Derivatives of Exponential and Logarithmic Functions (and <em class="emphasis">Logarithmic Differentiation</em>)

Section 3.9 Derivatives of Exponential and Logarithmic Functions (and Logarithmic Differentiation)

References.

OpenStax Calculus Volume 1, Section 3.9 ¹
Calculus, Early Transcendentals by Stewart, Section 3.6.

In this course, we have already seen and worked with the derivatives of exponential functions (in Section 3.6 and of logarithmic functions (in Section 3.7). Thus for us, the first part of this section of the text is just for review and further worked examples and homework exercises, and I will just summarise briefly with some examples. I suggest looking at Theorems 14, 15 and 26 in the text to review the formulas, and its Examples 74, 75, 77, and 79.

The last part of this section introduces a useful new technique, Logarithmic Differentiation, which is a use of implicit differentiation to simplify differentiation of functions that involve a mix of products, quotients and powers.
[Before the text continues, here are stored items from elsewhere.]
## flow/design.v

```verilog
module dot(input logic clk, input logic rst_n,
           output logic slave_waitrequest,
           input logic [3:0] slave_address,
           input logic slave_read, output logic [31:0] slave_readdata,
           input logic slave_write, input logic [31:0] slave_writedata,
           input logic master_waitrequest,
           output logic [31:0] master_address,
           output logic master_read, input logic [31:0] master_readdata, input logic master_readdatavalid,
           output logic master_write, output logic [31:0] master_writedata);
    enum logic [2:0] {WAIT, READw, STOREw, READa, STOREa, CHECK, WRITE} state;
    logic [31:0] w_addr,a_addr,a_len;
    logic signed [31:0] w_data, a_data,sum,sum_reg;
    logic signed [63:0] product;
    always_ff @(posedge clk or negedge rst_n) begin
        if (!rst_n) begin
            state <= WAIT;
            w_addr <= 0;
            a_addr <= 0;    
            w_data <= 0;
            a_data <= 0;
            a_len <=0;
            sum <= 0;  
        end else begin
            case (state)
                WAIT: begin
                    if(slave_write)begin
                        case (slave_address)
                            4'd0: if(a_len > 0)state <= READw;
                            4'd2: w_addr <= slave_writedata;
                            4'd3: a_addr <= slave_writedata;
                            4'd5: a_len <= slave_writedata;
                        endcase
                    end    
                    w_data <= 0;
                    a_data <= 0;
                    sum <= 0;  
                end
                READw: begin
                    if (!master_waitrequest)
                        state <= STOREw;
                end
                STOREw: begin
                    if(master_readdatavalid)begin
                        w_data <= master_readdata;
                        state <= READa;
                    end
                end
                READa: begin
                    if (!master_waitrequest)
                        state <= STOREa;
                end
                STOREa: begin
                    if(master_readdatavalid)begin
                        a_data <= master_readdata;
                        state <= CHECK;
                    end
                end
                CHECK: begin
                    if (a_len > 1) begin
                        a_len <= a_len - 32'b1;
                        w_addr <= w_addr + 32'd4;
                        a_addr <= a_addr + 32'd4;
                        state <= READw;
                    end else begin
                        state <= WAIT;
                        sum_reg <= sum + product[47:16];
                    end
                    sum <= sum + product[47:16];
                end
            endcase
        end
    end
    always_comb begin
        slave_waitrequest = 1'b1;
        master_address = 32'b0;
        master_read = 1'b0;
        master_write = 1'b0;
        master_writedata = 32'b0;
        slave_readdata =32'b0;
        product = 64'b0;
        case (state)
            WAIT: begin
                slave_waitrequest = 0;
                slave_readdata = sum_reg;
            end
            READw: begin
                master_address = w_addr;
                master_read = 1'b1;
            end
            STOREw: begin
                master_address = w_addr;
                master_read = 1'b0;
            end
            READa: begin
                master_address = a_addr;
                master_read = 1'b1;
            end
            STOREa: begin
                master_address = a_addr;
                master_read = 1'b0;
            end
            CHECK: begin
                master_address = a_addr;
                master_read = 1'b0;
                product <= w_data * a_data;
            end
        endcase
    end
endmodule: dot
```
## flow/run.sh

```bash
#!/bin/bash
# OpenROAD 26Q1-2900-gdf79404cd8, Yosys 0.63+post, stock flow scripts
make -C /OpenROAD-flow-scripts/flow DESIGN_CONFIG=/design/flow/config.mk WORK_HOME=/design/flow/orfs finish
```

## flow/config.mk

```make
export PLATFORM = sky130hd
export DESIGN_NAME = MSSD
export DESIGN_NICKNAME = MSSD
export VERILOG_FILES = /design/flow/design.v
export SDC_FILE = /design/flow/constraint.sdc
export NUM_CORES = 4
export LEC_CHECK = 1
export CORE_AREA = 10 10 95 95
export DIE_AREA = 0 0 105 105
```

## flow/constraint.sdc

```tcl
current_design MSSD

set clk_period 3.3
set clk_io_pct 0.2

create_clock -name clk0 -period $clk_period [get_ports {clock}]

set non_clock_inputs [all_inputs -no_clocks]
set_input_delay [expr $clk_period * $clk_io_pct] -clock clk0 $non_clock_inputs
set_output_delay [expr $clk_period * $clk_io_pct] -clock clk0 [all_outputs]
```

## flow/design.v

```verilog
module Demux_1to4 (SerIn,port_num,P0,P1,P2,P3);
    input [1:0] port_num;
    input SerIn;
    output reg  P0,P1,P2,P3;
    always @(SerIn) begin
        {P0,P1,P2,P3} = 4'b0;
        case (port_num)
            0:P0 = SerIn;
            1:P1 = SerIn;
            2:P2 = SerIn;
            3:P3 = SerIn;
        endcase
    end
endmodule
module MSSD(SerIn,clkPB,clock,reset,P0,P1,P2,P3,done,SerOutValid,ssd_result);
    input SerIn,clkPB,clock,reset;
    output P0,P1,P2,P3,done,SerOutValid;
    output [6:0] ssd_result;
    wire sh_en,clkEN,cnt1,sh_enD,cnt2,cntD,ldcntD,co1,co2,coD;
    datapath DP(SerIn,sh_en,clock,reset,clkEN,cnt1,sh_enD,cnt2,cntD,ldcntD,clkPB,P0,P1,P2,P3,ssd_result,co1,co2,coD);
    controller CU(SerIn,clkEN,clock,reset,co1,co2,coD,cnt1,cnt2,cntD,ldcntD,sh_en,sh_enD,SerOutValid,done);
endmodule
module Onepulser(clkPB,clock,reset,clkEN);
    input clkPB,clock,reset;
    output reg clkEN; 
    reg [1:0] pstate , nstate;
    parameter [1:0] A = 0 , B = 1 , C = 2; 
    always @(posedge clock,posedge reset) 
    begin
        if(reset)
            pstate <= A;
        else
            pstate <= nstate;
    end
    always @(pstate , clkPB)
    begin
        case (pstate)
            A:nstate = clkPB ? B : A;
            B:nstate = C;
            C: nstate = ~clkPB ? A : C;
            default:nstate = A;
        endcase
    end
    always @(pstate)
    begin
        clkEN = 1'b0;
        case (pstate)
            B : clkEN = 1'b1;
        endcase
    end
endmodule
module SSD (count,ssd_result);
    input [3:0] count;
    output reg [6:0] ssd_result;
    always @(count) begin
        {ssd_result} = 7'b0;
        case (count) 
            4'h0:ssd_result = 7'h40;
            4'h1:ssd_result = 7'h79;
            4'h2:ssd_result = 7'h24;
            4'h3:ssd_result = 7'h30;
            4'h4:ssd_result = 7'h19;
            4'h5:ssd_result = 7'h12;
            4'h6:ssd_result = 7'h02;
            4'h7:ssd_result = 7'h78;
            4'h8:ssd_result = 7'h00;
            4'h9:ssd_result = 7'h10;
            4'ha:ssd_result = 7'h08;
            4'hb:ssd_result = 7'h03;
            4'hc:ssd_result = 7'h46;
            4'hd:ssd_result = 7'h21;
            4'he:ssd_result = 7'h06;
            4'hf:ssd_result = 7'h0e;
            default: ssd_result = 7'b0;
        endcase
    end
endmodule
module controller(SerIn,clkEN,clock,reset,co1,co2,coD,cnt1,cnt2,cntD,ldcntD,sh_en,sh_enD,SerOutValid,done);
    input SerIn,clkEN,clock,reset,co1,co2,coD;
    output reg cnt1,cnt2,cntD,ldcntD,sh_en,sh_enD,SerOutValid,done;
    parameter [1:0]  Init = 0 , A = 1, B = 2,C = 3;
    reg [1:0] pstate , nstate;
        always @(posedge clock,posedge reset) 
        begin
            if(reset)
                pstate <= Init;
            else if(clock && clkEN)
                pstate <= nstate;
        end
        always @(pstate , co1,co2,coD,SerIn)
        begin
            case (pstate)
                Init: nstate = SerIn? Init : A;
                A: nstate = co1 ? B : A;
                B: nstate = co2 ? C : B;
                C: nstate = coD ? Init : C;
                default:nstate = Init;
            endcase
        end
        always @(pstate, coD)
        begin
            {cnt1,cnt2,cntD,ldcntD,sh_en,sh_enD,SerOutValid,done} = 8'b0;
            case (pstate)
                A:
                begin
                    cnt1 = 1;
                    sh_en = 1; 
                    cnt2 = co1;
                    sh_enD = co1;
                end
                B:
                begin
                    cnt2 = 1;
                    sh_enD = 1; 
                    ldcntD = co2;
                    SerOutValid = co2;
                end
                C:
                begin
                    cntD = 1;
                    SerOutValid = 1;
                    done = coD;
                end
            endcase
        end
endmodule
module counter_1bit(clock , reset, clkEN  ,cnt1 ,   co1);
    input clock , reset, clkEN  ,cnt1;
    output  co1;
    reg count;
    always @(posedge clock, posedge reset) begin
        if (reset) begin
            count <= 1'b0 ;
        end
        else if(clock && clkEN)
            if (cnt1) begin
                count <= count + 1;
            end
    end
    assign co1 = (count == 1 ? 1'b1:1'b0);
endmodule
module counter_2bit(clock , reset, clkEN  ,cnt2 ,   co2);
    input clock , reset, clkEN  ,cnt2;
    output reg co2;
    reg [2:0] count;
    always @(posedge clock, posedge reset) begin
        if (reset) begin
            count <= 3'b0 ;
        end
        else if(clock && clkEN)
            if (cnt2) begin
                count <= count + 1;
            end
    end
    assign co2 = (count == 3'b101 ? 1'b1:1'b0);
endmodule
module counter_4bit_with_load(clock , reset, clkEN  ,cntD ,NumData,ldcntD, count, coD);
    input clock , reset, clkEN  ,cntD , ldcntD;
    input [3:0] NumData;
    output  coD;
    output reg [3:0] count;
    always @(posedge clock, posedge reset) begin
        if (reset) begin
            count <= 4'b1111;
        end
        else if(clock && clkEN)begin
            if (ldcntD) begin
                count <= NumData;
            end
            else if(cntD) begin
                count <= count - 1;
            end
        end
    end
    assign coD = (count == 4'b0001 ? 1'b1:1'b0);
endmodule
module datapath (SerIn,sh_en,clock,reset,clkEN,cnt1,sh_enD,cnt2,cntD,ldcntD,clkPB,P0,P1,P2,P3,ssd_result,co1,co2,coD);
    input SerIn,sh_en,clock,reset,cnt1,sh_enD,cnt2,cntD,ldcntD,clkPB;
    output clkEN;
    output P0,P1,P2,P3,co1,co2,coD;
    output [6:0] ssd_result;
    wire [3:0] count;
    wire [3:0] NumData;
    wire [1:0] port_num;
    shift_register_2bit PortNum_shr(clock,reset, clkEN,sh_en,SerIn , port_num);
    counter_1bit Port_cnt (clock , reset, clkEN  ,cnt1 ,   co1);
    shift_register_4bit DataNum_shr(clock,reset, clkEN,sh_enD,SerIn , NumData);
    counter_2bit DataNum_cnt(clock , reset, clkEN  ,cnt2 ,   co2);
    counter_4bit_with_load DataTrans_cnt(clock , reset, clkEN  ,cntD ,NumData,co2, count, coD); 
    SSD ssd(count,ssd_result);
    Onepulser onepulser(clkPB,clock,reset,clkEN);
    Demux_1to4 Demux(SerIn,port_num,P0,P1,P2,P3);
endmodule
module shift_register_2bit(clock,reset, clkEN,sh_en,SerIn , port_num);
    input clock,reset, clkEN,sh_en,SerIn;
    output reg [1:0] port_num;
    always @(posedge clock , posedge reset) begin
        if (reset) begin
            port_num <= 2'b0;
        end
        else if (clock && clkEN) begin
            if (sh_en) begin
                port_num <= {port_num[0],SerIn};
            end
        end
    end
endmodule
module shift_register_4bit(clock,reset, clkEN,sh_enD,SerIn , NumData);
    input clock,reset, clkEN,sh_enD,SerIn;
    output reg [3:0] NumData;
    always @(posedge clock , posedge reset) begin
        if (reset) begin
            NumData <= 4'b0;
        end
        else if (clock && clkEN) begin
            if (sh_enD) begin
                NumData <= {NumData[2:0],SerIn};
            end
        end
    end
endmodule
```

==> ci_impl_report.md <==
### Yosys + OpenROAD results

| Metric | Value |
|---|---|
| Reg2Reg Launch Point | `DP.onepulser.pstate[2]` |
| Cell repeated most along the worst path | `clkbuf_8` |
| Worst-path clk slew | `0.08 ns` |
| Crit. End Element | `flip-flop` |
| Cell area leaders | `dfrtp_1 (30%), dfstp_2 (13%), ha_1 (8.1%)` |
| Post-synth cell types | `34` |
| Largest net degree at the start of global routing | `22` |
| # DRC | `0` |
| Syn Inst Count | `117` |
| YS chip area | `0.00123 mm^2` |
| Ys cells | `117` |
| Final Slew Violations | `0` |
| Worst-path fanout max | `7` |
| Synth Seq Share | `43.2%` |
| Leak Pwr | `0.836 nW` |
| Fin. Hold Viols | `0` |
| # diodes | `0` |
| CP Depth | `12` |
| Number of core rows | `30` |
| Critical Path Slowest Stage Cell | `mux2_4` |
| Worst reg-to-reg path cell count | `7` |
| Post-CTS setup buffer count | `0` |
| Vias in the first global route | `1391` |
| Detailed Route WL | `2980 um` |
| Slew @ Worst Pin | `0.798 ns` |
| Max-area cell share | `30.4%` |
| # Max-Cap Violations | `0` |
| Synth Area in XOR/XNOR | `2.13%` |
| Crit path from | `clock` |
| Core area | `0.00691 mm^2` |
| CTS tree | `done` |
| Worst-Skew Late Latency | `0.36 ns` |
| Routed via count | `1050` |
| Critical Path AT | `3.34 ns` |
| Post-Synth Adder-Cell Area | `8.11%` |
| Post-synth EDFFs | `0` |
| Main logic family | `AND-OR/OR-AND gates` |
| Total GRT Usage | `5.36%` |
| P&R area growth vs syn | `54.4%` |
| Flop2flop setup slack | `1.62 ns` |
| First drt pass iteration count | `4` |
| Tool Warnings | `56` |
| Port bufs | `16` |
| First-pass GRT wire length | `5060 um` |
| Placer congestion estimate | `0.752` |
| CP top delay family | `buffers and inverters` |
| Peak per-stage delay on the critical path | `0.29 ns` |
| Layout cells sized above 1 | `28.2%` |
| RSZ-0062 raised after global routing | `false` |
| AND/OR/NAND/NOR Cells, Area Fraction | `12.5%` |
| WS Path Type | `clk2reg` |
| Ao+oa area frac | `17.3%` |
| FP Core Util | `17.9%` |
| Synthesized area per cell | `10.6 um^2` |
| Initial antenna violation count | `0` |
| PwrDens | `877 mW/mm^2` |
| Final Skew | `0.00122 ns` |
| CTS Hold Bufs | `0` |
| Warnings from Yosys | `10` |
| Total congestion overflow | `0` |
| Synth area leader | `dfrtp_1` |
| Terminus of the critical flop-to-flop path | `DP.DataNum_shr.NumData[1]` |
| Die Wd | `105 um` |
| Crit path launch type | `clock port` |
| Status | `finished, final reports clean` |
| Post-DP Area | `0.00148 mm^2` |
| # resized after CTS | `0` |
| Count leader, synth | `dfrtp_1` |
| Via density | `4.05` |
| Yosys reg bits | `21` |
| Worst Hold Class | `reg2reg` |
| Mux area share | `11.9%` |
| DRT antenna net count | `0` |
| Worst rel slew slack | `46.8%` |
| Crit path to | `DP.DataNum_shr.NumData[1]` |
| Peak supply drop | `199 uV` |
| Final setup fails | `0` |
| Final Instance Area | `0.00191 mm^2` |
| Ports | `17` |
| Die area | `0.0110 mm^2` |
| Dominant flop cell | `dfrtp_1` |
| Netlist Area Pre-Place | `0.00123 mm^2` |
| Critical-path cell list | `clkbuf_8, clkbuf_8, clkbuf_8, clkbuf_8, clkbuf_8, and2_1, clkbuf_8, clkbuf_8, and2_4, clkbuf_8, clkbuf_8, mux2_4` |
| Setup TNS Final | `0 ns` |
| Critical path buffers and inverters | `9` |
| Worst EP required | `3.55 ns` |
| Dpl hpwl | `1790 um` |
| WL/cell | `11.5 um` |
| Initial detailed-routing violation count | `34` |
| Chip height | `105 um` |
| Async SR Flop Fraction | `100%` |
| Post-synth top cells | `dfrtp_1 (15), nand2_1 (10), ha_1 (8), inv_1 (8), nor2_1 (8)` |
[area by class of cell]
| cell class | count | area [um^2] |
|---|---|---|
| fill | 701 | 5000 |
| multi-input combinational | 83 | 641 |
| sequential | 21 | 533 |
| clock buffer | 34 | 418 |
| timing repair buffer | 16 | 160 |
| tap | 96 | 120 |
| inverter | 8 | 30.0 |
| clock inverter | 1 | 5.00 |
[sequential cells by signal, indices dropped and copies added, names as in the netlist]
signal and flops:
DP.DataNum_shr.NumData 4, DP.DataNum_cnt.count 3, DP.onepulser.pstate 3, DP.PortNum_shr.port_num 2, CU.pstate 4, DP.DataTrans_cnt.count 4
DP.Port_cnt.count 1
[worst min-delay path, cell delays in order (launching register included)]
cell	delay, ns
dfstp_2	0.38
inv_1	0.05
o2bb2ai_1	0.05
[worst min-delay path by stage]
stage,start,to,cells after the start
6_report,CU.pstate[0],CU.pstate[0],2
5_1_grt,CU.pstate[0],CU.pstate[0],2
4_1_cts,CU.pstate[0],CU.pstate[0],2
[layout by cell type, fill, tap and decap left out, types with 5 or more instances in the layout]
master            n
a21oi_1           5
clkbuf_1          5
clkbuf_8         29
clkdlybuf4s50_1  16
dfrtp_1          15
dfstp_2           6
ha_1              8
inv_1             8
nand2_1          10
nor2_1            8
o21ai_0           6
[per-layer routing]
metal  part of all wire (%)  vias up  global-route usage, %
met1                     46      501                   5.48
met5                      0        -                      0
met4                    1.7        0                   6.27
met3                    6.4        7                   4.10
met2                     46       39                   6.23
li1                       -      503                      -
[where the power goes]
part	switching, mW	internal, mW	total, mW
logic	0.202	0.335	0.537
registers	0.176	0.400	0.575
clock network	0.174	0.386	0.560
[kinds of logic (layout without fill, tap and decap cells)]
family	after synthesis	count (layout)
muxes	11	11
buffers and inverters	13	59
and+or+nand+nor	31	31
adders and majority gates	8	8
AOI/OAI and AO/OA	30	30
xor gates and xnor gates	3	3
DFF	21	21
[through the flow]
stage                     std cells  total power [mW]  hold WS, ns  utilization, %  worst slack, ns
after global routing            259              1.82        0.489            27.6            0.163
final                           259              1.67        0.468            27.6            0.212
after CTS                       259              1.70        0.471            27.6            0.194
after global placement          224              1.23        0.218            21.5            0.724
after floorplan                 117             0.943        0.218               -            0.844
after detailed placement        224              1.23        0.218            21.5            0.672
Power is estimated from default activity; no workload was simulated.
Derivatives of exponential and logarithmic functions (recap).

The natural exponential function has derivative

\begin{equation} \frac{d}{dx}e^x = e^x.\tag{3.9.1} \end{equation}

and more generally

\begin{equation} \frac{d}{dx}a^x = (\ln a) a^x, \; a > 0\tag{3.9.2} \end{equation}

The natural logarithm function has derivative

\begin{equation} \frac{d}{dx}\ln x = \frac{1}{x}, \; x>0\tag{3.9.3} \end{equation}

Further, for \(x<0\text{,}\) \((\ln |x|)' = (\ln(-x))' = \displaystyle \frac{1}{-x} \cdot (-1) = \frac{1}{x}\text{,}\) so

\begin{equation} \frac{d}{dx}\ln |x| = \frac{1}{x}, \; x \neq 0\tag{3.9.4} \end{equation}

Checkpoint 3.9.1. Differentiate \(y=\ln(x^3+1)\).

Checkpoint 3.9.2. Find \(\displaystyle\frac{d}{dx}\ln(\sin x)\).
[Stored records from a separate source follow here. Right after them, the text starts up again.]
$ cat /design/flow/constraint.sdc
current_design simd_alu_top

set clk_period 76.1
set clk_io_pct 0.2

create_clock -name clk0 -period $clk_period [get_ports {clk}]

set non_clock_inputs [all_inputs -no_clocks]
set_input_delay [expr $clk_period * $clk_io_pct] -clock clk0 $non_clock_inputs
set_output_delay [expr $clk_period * $clk_io_pct] -clock clk0 [all_outputs]
$ cat /design/flow/design.v
	parameter SIMD_DATA_WIDTH               = 256;
	parameter SIMD_OPC_WIDTH                = 6;
	parameter SIMD_ADDER_DATA_MODE_WIDTH    = 2;
	parameter MSB_8B                        = 7; 
	parameter NOP                           = 0;
	parameter ADD8                          = 1;
	parameter ADD16                         = 2;
	parameter ADD32                         = 3;
	parameter ADD64                         = 4;
	parameter S_ADD8                        = 5;
	parameter S_ADD16                       = 6;
	parameter S_ADD32                       = 7;
	parameter S_ADD64                       = 8;
	parameter SUB8                          = 9;
	parameter SUB16                         = 10;
	parameter SUB32                         = 11;
	parameter SUB64                         = 12;
	parameter S_SUB8                        = 13;
	parameter S_SUB16                       = 14;
	parameter S_SUB32                       = 15;
	parameter S_SUB64                       = 16;
    parameter LSL8                          = 17;
	parameter LSL16                         = 18;
	parameter LSL32                         = 19;
	parameter LSL64                         = 20;
	parameter LSR8                          = 21;
	parameter LSR16                         = 22;
	parameter LSR32                         = 23;
	parameter LSR64                         = 24;
    parameter CMP8                          = 25;
	parameter CMP16                         = 26;
	parameter CMP32                         = 27;
	parameter CMP64                         = 28;
    parameter GT8                           = 29;
	parameter GT16                          = 30;
	parameter GT32                          = 31;
	parameter GT64                          = 32;
module simd_alu_adder_top (
  input [SIMD_DATA_WIDTH - 1 : 0]               a,
  input [SIMD_DATA_WIDTH - 1 : 0]               b,
  input [SIMD_ADDER_DATA_MODE_WIDTH - 1 : 0]    data_mode,
  input                                         data_signed,
  input                                         sub,
  output [SIMD_DATA_WIDTH - 1 : 0]              result,
  output [SIMD_DATA_WIDTH/8 - 1 : 0]            ovf
);
  reg [SIMD_DATA_WIDTH - 1 : 0] r_res;
  reg [SIMD_DATA_WIDTH/8 - 1 : 0] r_ovf;
  reg signed [8 - 1 : 0] r_s_a8;
  reg signed [8 - 1 : 0] r_s_b8;
  reg signed [16 - 1 : 0] r_s_a16;
  reg signed [16 - 1 : 0] r_s_b16;
  reg signed [32 - 1 : 0] r_s_a32;
  reg signed [32 - 1 : 0] r_s_b32;
  reg signed [64 - 1 : 0] r_s_a64;
  reg signed [64 - 1 : 0] r_s_b64;
  int _idx; 
  wire [SIMD_DATA_WIDTH - 1 : 0] B_real = sub?(~b):b;
  always @(*) begin
    r_ovf = '0;
    case(data_mode)
      0 : begin  
        for (_idx = 0; _idx < SIMD_DATA_WIDTH/8; _idx++) begin
          if (~data_signed) begin  
            r_res[(_idx + 1)*8 - 1 -: 8] = a[(_idx + 1)*8 - 1 -: 8] + B_real[(_idx + 1)*8 - 1 -: 8] + sub;
            r_ovf[_idx] = (r_s_a8[MSB_8B] | r_s_b8[MSB_8B]) & ~(r_res[MSB_8B]);
          end else begin  
            r_s_a8 = a[(_idx + 1)*8 - 1 -: 8];
            r_s_b8 = B_real[(_idx + 1)*8 - 1 -: 8];
            r_res[(_idx + 1)*8 - 1 -: 8] = r_s_a8 + r_s_b8 + sub;
            r_ovf[_idx] = ~(r_s_a8[MSB_8B] ^ r_s_b8[MSB_8B]) & (r_s_a8[MSB_8B] ^ r_res[MSB_8B]);
          end
      	end
      end
      1 : begin  
        for (_idx = 0; _idx < SIMD_DATA_WIDTH/16; _idx++) begin
          if (~data_signed) begin  
          	r_res[(_idx + 1)*16 - 1 -: 16] = a[(_idx + 1)*16 - 1 -: 16] + B_real[(_idx + 1)*16 - 1 -: 16] + sub;
          end else begin  
            r_s_a16 = a[(_idx + 1)*16 - 1 -: 16];
            r_s_b16 = B_real[(_idx + 1)*16 - 1 -: 16];
            r_res[(_idx + 1)*16 - 1 -: 16] = r_s_a16 + r_s_b16 + sub;
          end
      	end
      end
      2 : begin  
        for (_idx = 0; _idx < SIMD_DATA_WIDTH/32; _idx++) begin 
          if (~data_signed) begin  
            r_res[(_idx + 1)*32 - 1 -: 32] = a[(_idx + 1)*32 - 1 -: 32] + B_real[(_idx + 1)*32 - 1 -: 32] + sub; 
          end else begin  
            r_s_a32 = a[(_idx + 1)*32 - 1 -: 32]; 
            r_s_b32 = B_real[(_idx + 1)*32 - 1 -: 32]; 
            r_res[(_idx + 1)*32 - 1 -: 32] = r_s_a32 + r_s_b32 + sub; 
          end 
       end 
      end
      3 : begin  
        for (_idx = 0; _idx < SIMD_DATA_WIDTH/64; _idx++) begin 
          if (~data_signed) begin  
            r_res[(_idx + 1)*64 - 1 -: 64] = a[(_idx + 1)*64 - 1 -: 64] + B_real[(_idx + 1)*64 - 1 -: 64] + sub; 
          end else begin  
            r_s_a64 = a[(_idx + 1)*64 - 1 -: 64]; 
            r_s_b64 = B_real[(_idx + 1)*64 - 1 -: 64]; 
            r_res[(_idx + 1)*64 - 1 -: 64] = r_s_a64 + r_s_b64 + sub; 
          end 
       end 
      end
      default : r_res = 0;
    endcase
  end
  assign result = r_res;
  assign ovf = r_ovf;
endmodule : simd_alu_adder_top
Always remember to look simplify first, before differentiating:

Checkpoint 3.9.3. Differentiate \(f(x)=\sqrt{\ln x}\).

Here even more, simplify first!

Checkpoint 3.9.4. Find \(\displaystyle\frac{d}{dx}\ln\frac{x+1}{\sqrt{x-2}}\).

Two Useful Derivative Formulas.

The Chain Rule gives

\begin{equation} \frac{d}{dx}\ln f(x) = \frac{{df}/{dx}}{f(x)}, \quad \text{ or } \quad (\ln u)' = \frac{u'}{u}.\tag{3.9.5} \end{equation}

One common special case is when function \(u\) is linear:

\begin{equation} \frac{d}{dx}\ln(mx+a) = \frac{m}{mx+a},\tag{3.9.6} \end{equation}

and even more specifically,

\begin{equation} \frac{d}{dx}\ln(x+a) = \frac{1}{x+a}.\tag{3.9.7} \end{equation}

Warning: This is the only case where the derivative of \(\ln f(x)\) is \(1/f(x)\text{!}\)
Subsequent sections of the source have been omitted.